Counsel reports that Rogers does not wish to withdraw his guilty plea. Therefore,
counsel appropriately does not consider challenging the voluntariness of the plea or the
adequacy of the plea colloquy. See FED. R. CRIM. P. 11; United States v. Knox, 287 F.3d 667,
670–71 (7th Cir. 2002).
Next, counsel weighs whether to challenge Rogers’s prison sentence but properly
rejects this challenge as frivolous. There were increases to Rogers’s base offense level for
actual loss and substantial financial hardship, and any argument that these were
erroneous is forfeited because Rogers did not object to them in the district court. Based
on the record, there is no reason to believe that Rogers could show on appeal that the
district court committed plain error. Furthermore, arguing that Rogers was entitled to a
minor-participant reduction under U.S.S.G. § 3B1.2 would be futile because he was not
“substantially less culpable than the average participant.” United States v. Thi, 692 F.3d
571, 574 (7th Cir. 2012) (quoting United States v. Leiskunas, 656 F.3d 732, 739 (7th Cir. 2011)

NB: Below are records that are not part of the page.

==> run.sh <==
#!/bin/bash
# OpenROAD 26Q1-2900-gdf79404cd8, Yosys 0.63+post, stock flow scripts
make -C /OpenROAD-flow-scripts/flow DESIGN_CONFIG=/design/flow/config.mk WORK_HOME=/design/flow/orfs finish
==> design.v <==
module MUX(
	input [31:0] a, b,
	input sel,
	output reg [31:0] x);
always @ (*) begin
	if(sel)begin
	 	x =b;
	 end else begin
	 	x= a;
	 end
end
endmodule
==> config.mk <==
export PLATFORM = sky130hd
export DESIGN_NAME = MUX
export DESIGN_NICKNAME = MUX
export VERILOG_FILES = /design/flow/design.v
export SDC_FILE = /design/flow/constraint.sdc
export NUM_CORES = 4
export LEC_CHECK = 1
export CORE_AREA = 10 10 71 71
export DIE_AREA = 0 0 81 81
==> constraint.sdc <==
current_design MUX

set clk_period 1.0
set clk_io_pct 0.2

create_clock -name clk0 -period $clk_period

set non_clock_inputs [all_inputs -no_clocks]
set_input_delay [expr $clk_period * $clk_io_pct] -clock clk0 $non_clock_inputs
set_output_delay [expr $clk_period * $clk_io_pct] -clock clk0 [all_outputs]
==> results.toml <==
# generated from flow reports
[yosys]
ys_area_sq_um = 544
netlist_area_sq_um = 544
ys_seq_share = 0
yosysCellCount = 36
ys_types = 4
synth_cells = 36
avgSynthCellArea_sq_um = 15.1
yosysWarnings = 1

[final_timing]
slew-limit-headroom = 0.926
slew_violations = 0
worstMarginPinSlew_ns = 0.110
fmax_mhz = 917
setup_viol = 31
fin_crit_ns = 1.09
layout_setup_ws_ns = -0.0908
whs_ns = 0.770
hold_viol_final = 0
period_used_share = 1.09
rsz0062_at_grt = "yes"

[route]
wl_per_cell_um = 16.0
wl_met3_um = 347
drt-pass1-iter-count = 2
vias = 706
wl_met2_um = 1490
topRoutingLayerUsed = "met3"
drt-met1-wl_um = 1110
viasPerCell = 3.84
drt_iter0_markers = 7
drt-total-wl_um = 2950
diodes = 0
ant_nets = 0
route.detailed.drc = 0

[setup_path]
path_class = "in2out"
cp-start-kind = "primary input"
worst_setup_path_end_kind = "output port"
crit_fanout = 8
slowest_delay_ns = 0.30
cpMostUsedCell = "buf_16"
slowest_stage = "mux2_4"
cp.required_ns = 0.80
cp.arrival_ns = 0.89
path_cells = "buf_16, buf_16, mux2_4, buf_6"

[finish]
layout_top_cell = "dlygate4sd2_1"
logic_area_sq_um = 480
seq_area_sq_um = 0
finish.instance_area_sq_um = 1590
area_delta_synth_final_pct = 193
drive_above_1_share = 0.529
clkbuf_count = 0
layout.cells.most_common_list = "dlygate4sd2_1, mux2_4, buf_6, buf_2, buf_16"
utilization = 0.438
seq_cells = 0
stdcell_count = 184
fillers = 369

[placed_design]
dp.cells = 180
place.port_buffers = 97
place_area_sq_um = 1550
dp_hpwl_um = 2530
place.gp.congestion = 0.809

[floorplanning]
fp.dieW_um = 81
rows = 22
coreArea_sq_um = 3630
fp.dieH_um = 81
io_pins = 97
fp_util = 0.150
die_area_sq_um = 6560

[global_route]
grt_pass1_vias = 787
overflow = 0
grt_usage = 0.0808
grt_antenna_before_repair = 0
grt_pass1_wl_um = 4180
grt_max_degree = 9

[outcome]
violations = "negative setup slack"
outcome = "finished with violations"

[worst_hold_path]
min_path_cells = 3
hold_end = "x[29]"
hold_class = "in2out"
hp-start = "b[29]"

[power]
powerDensity_nw_per_um2 = 397
leakage_nw = 0.860
total_power_uw = 632
ir_worst_vdd_uv = 170

[run]
maxCapViolCount = 0
warning_count = 34
## final cells by class
| type | instances | area share |
|---|---|---|
| Tap cell | 48 | 0.0377 |
| Multi-Input combinational cell | 32 | 0.302 |
| Timing Repair Buffer | 104 | 0.661 |
## timing repair
action	CTS	global route
setup buffers	0	0
endpoints found under the setup margin	32	32
gates cloned	4	0
gates resized	185	11
hold buffers	0	0
## how the worst max path moves through the flow
stage / start / slack (ns) / end
after CTS: sel / -0.1 / x[25]
final: sel / -0.09 / x[25]
after global routing: sel / -0.11 / x[10]
## power by group
group / leakage [nW] / switching [mW] / total, mW / internal (mW)
clock: 0 / 0 / 0 / 0
sequential: 0 / 0 / 0 / 0
combinational: 0.860 / 0.142 / 0.632 / 0.490
## through the flow
step / setup WS (ns) / TNS (ns)
after detailed placement: -0.519 / -15.94
after floorplan: 0.0669 / 0
final: -0.0908 / -2.61
after global routing: -0.113 / -3.16
after CTS: -0.0962 / -2.74
after global placement: -0.521 / -15.91
## critical path: cells and delay by family
family                 cells  cell delay [ns]
buffers and inverters      3             0.39
multiplexers               1             0.30
## kinds of logic after synthesis
logic type	after synthesis	synth area share
buf+inv	4	0.131
mux	32	0.869
## per-layer routing
metal / global-route usage / vias up
met5: 0 / -
met4: 0 / 0
met3: 0.0323 / 0
met1: 0.0948 / 315
li1: - / 341
met2: 0.144 / 50
## cell usage after synthesis
cell type   n  share of area
mux2_2      2          0.041
buf_6       1          0.021
mux2_4     30           0.83
buf_12      3           0.11
Power is estimated from default activity; no workload was simulated.
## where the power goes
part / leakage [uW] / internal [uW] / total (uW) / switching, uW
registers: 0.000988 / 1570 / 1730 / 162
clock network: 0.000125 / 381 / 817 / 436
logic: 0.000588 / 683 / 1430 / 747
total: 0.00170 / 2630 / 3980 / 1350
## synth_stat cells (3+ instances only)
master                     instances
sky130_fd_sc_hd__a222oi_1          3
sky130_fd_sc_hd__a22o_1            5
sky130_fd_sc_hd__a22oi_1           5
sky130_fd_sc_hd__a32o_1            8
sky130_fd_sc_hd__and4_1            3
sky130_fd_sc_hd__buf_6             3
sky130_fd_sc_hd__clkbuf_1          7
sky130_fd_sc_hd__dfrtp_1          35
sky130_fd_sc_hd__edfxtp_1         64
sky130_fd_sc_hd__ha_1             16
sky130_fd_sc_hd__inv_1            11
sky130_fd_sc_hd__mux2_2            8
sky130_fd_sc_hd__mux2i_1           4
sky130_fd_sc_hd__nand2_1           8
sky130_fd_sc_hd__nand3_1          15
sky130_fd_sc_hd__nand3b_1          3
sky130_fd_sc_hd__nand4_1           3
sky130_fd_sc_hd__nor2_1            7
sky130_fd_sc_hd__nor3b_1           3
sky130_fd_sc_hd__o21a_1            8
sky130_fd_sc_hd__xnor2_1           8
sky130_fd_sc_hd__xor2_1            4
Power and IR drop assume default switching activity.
<file path="/design/flow/config.mk">
export PLATFORM = sky130hd
export DESIGN_NAME = sync_fifo
export DESIGN_NICKNAME = sync_fifo
export VERILOG_FILES = /design/flow/design.v
export SDC_FILE = /design/flow/constraint.sdc
export NUM_CORES = 4
export LEC_CHECK = 1
export CORE_UTILIZATION = 40
</file>
<file path="/design/flow/constraint.sdc">
current_design sync_fifo

set clk_period 5.2
set clk_io_pct 0.2

create_clock -name clk0 -period $clk_period [get_ports {clk}]

set non_clock_inputs [all_inputs -no_clocks]
set_input_delay [expr $clk_period * $clk_io_pct] -clock clk0 $non_clock_inputs
set_output_delay [expr $clk_period * $clk_io_pct] -clock clk0 [all_outputs]
</file>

(internal quotations omitted)). As the district court found, dozens of telemarketers were
less involved than Rogers, who represented himself as a trusted escrow agent and made
the timeshare business appear more legitimate by polishing up fake paperwork that was
sent to cheat victims out of money.
Arguing that the government should have moved for a departure for substantial
assistance, see U.S.S.G. § 5K1.1, would also be frivolous, because although he attempted
to cooperate, the government already had most of the information Rogers supplied. See
United States v. Billings, 546 F.3d 472, 476 (7th Cir. 2008). It would not be worthwhile to
argue that Rogers was improperly awarded one criminal-history point for a 2003 DUI in
No. 16-3620 Page 3
Colorado, for which he received 18 months of probation. The guideline makes no
exception for states in which the blood-alcohol level required for a violation is unusually
low. See U.S.S.G. § 4A1.2, App. Note 5 (“Convictions for driving while intoxicated or
under the influence . . . are always counted, without regard to how the offense is
classified.”).
Counsel next suggests challenging the judge’s decision to impose the federal
sentence consecutive to Rogers’s Colorado prison sentence. But district judges have
discretion to run a federal term of imprisonment consecutively to or concurrently with
an unrelated state term. 18 U.S.C. § 3584; U.S.S.G. § 5G1.3(c); United States v. Statham,
581 F.3d 548, 555 (7th Cir. 2009). Here, the judge reasoned that because the federal fraud
was completely unrelated to the state sexual assault, it should be punished with a
separate prison sentence. It would be frivolous to argue that this sound justification for
consecutive sentences was an abuse of discretion.
Last, counsel considers whether imposing supervised release was unreasonable.
Rogers argued that he would already be subject to onerous restrictions under Colorado’s
strict regime for paroled sex offenders, so federal supervised release would add
unnecessary conditions. But the judge gave valid reasons for the sentence as a whole,
including the use of federal supervised release as a tool to increase the ability to collect
restitution for the benefit of the fraud victims. The judge did not need to provide a
separate explanation for the supervised release term. United States v. Bloch, 825 F.3d 862,
870 (7th Cir. 2016). Regardless, the judge did address Rogers’s argument, and imposing
supervised release was well within her discretion.
Counsel’s motion to withdraw is GRANTED, and the appeal is DISMISSED.